En todo caso, mientras procedía con esa primera y no del todo diestra poda de mis lavandas, me vino a la cabeza una conversación que habíamos tenido unas semanas antes. Resulta que, debido a la mala calidad del suelo, hay que poner aquí muchos reparos antes de entusiasmarse con un cultivo. Las hermosas gardenias, por ejemplo, son por completo inviables en este sustrato pobre, arcilloso y alcalino.
Cada tanto, me entero de alguna especie que podría prosperar y la investigo; fue el caso de las granadas. Recordé que había un granado en la casa donde me crié, y que luego esa fruta extraña y deliciosamente entretenida desapareció del escenario cuando nos vinimos a vivir a la ciudad; como muchas otras cosas maravillosas, debo decir. Así que, un poco pensando en voz alta, declaré que iba a comprar granadas para sembrar sus semillas. Me preguntaron si no tenía más sentido comprar directamente un arbolito, como hicimos con el limonero o el laurel, que ahora, y tras dos años de pelearla, se ha convertido en un ejemplar respetable con vocación de árbol (ese es mi plan secreto, no se lo digan a nadie). El planteo era razonable, e incluso, desde el punto de vista de la cosecha, lo más conveniente. Un varietal daría más granadas, y de mejor calidad. ¿Pero qué nos pasa, a los que tenemos esta estrecha sociedad con la naturaleza, con las semillas? ¿Por qué mi primer impulso había sido comprar una granada en la verdulería en lugar de tomarme el asunto con un espíritu, digamos, más industrial?
Sería imposible enumerar todas los motivos, pero, si tengo que empezar por uno, diría que hay algo mágico en las semillas. Y no nos vienen sobrando objetos mágicos en la adultez.

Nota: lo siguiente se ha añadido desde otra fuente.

[src/rtl/cpu_pkg.sv]
// cpu_pkg: definitions shared by the instruction-memory write path (prog_loader)
// and the fetch/decode side (control).
//   INSTR_W         instruction word width
//   loader_state_t  prog_loader FSM states
//   *_MSB / *_LSB   instruction field positions; imm overlaps the register
//                   fields and is only meaningful in immediate-form instructions
package cpu_pkg;

    localparam int INSTR_W = 32;

    typedef enum logic [1:0] {
        IDLE  = 2'd0,
        LOAD  = 2'd1,
        FLUSH = 2'd2,
        DONE  = 2'd3
    } loader_state_t;

    localparam int FUNC_MSB   = 31;
    localparam int FUNC_LSB   = 28;
    localparam int TYPE_MSB   = 27;
    localparam int TYPE_LSB   = 26;
    localparam int OPCODE_MSB = 25;
    localparam int OPCODE_LSB = 20;
    localparam int RD_MSB     = 19;
    localparam int RD_LSB     = 15;
    localparam int R1_MSB     = 14;
    localparam int R1_LSB     = 10;
    localparam int HI_MSB     = 9;
    localparam int HI_LSB     = 9;
    localparam int R2_MSB     = 8;
    localparam int R2_LSB     = 4;
    localparam int IMM_MSB    = 15;
    localparam int IMM_LSB    = 0;

endpackage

Sí, está bien, concedido: las semillas no son mágicas de verdad, en el sentido de que todo puede explicarse biológicamente con un racionalismo de lo más ansiolítico. Pero cuando tenía nueve años planté la semilla de una manzana en una lata de conserva y luego de unos meses tenía un manzano en miniatura; si eso, para un chico, no es magia, no sé qué podría serlo.
Muchos años después, de algún modo, la emoción del germinar perdura. Ese ir cada mañana a mirar la tierra, que todavía no muestra cambios, pero en cuya oscuridad sabemos que se ha puesto en marcha un milagro. Después está el desperezarse tierno y a la vez implacable del brote, que tiene la desfachatez y la osadía de alzarse en este mundo de furia y dolor con su esperanza frágil y vulnerable, y ese instante único, en el que el verde vence por fin la negrura y la opresión, el mundo se reinicia. Porque la planta crecerá, florecerá, dará albergue, néctar, polen y frutos, y quizá viva siglos o milenios. Solo los magos sacan algo ínfimo de una faltriquera modesta y originan bosques. Los magos y los que coleccionamos semillas.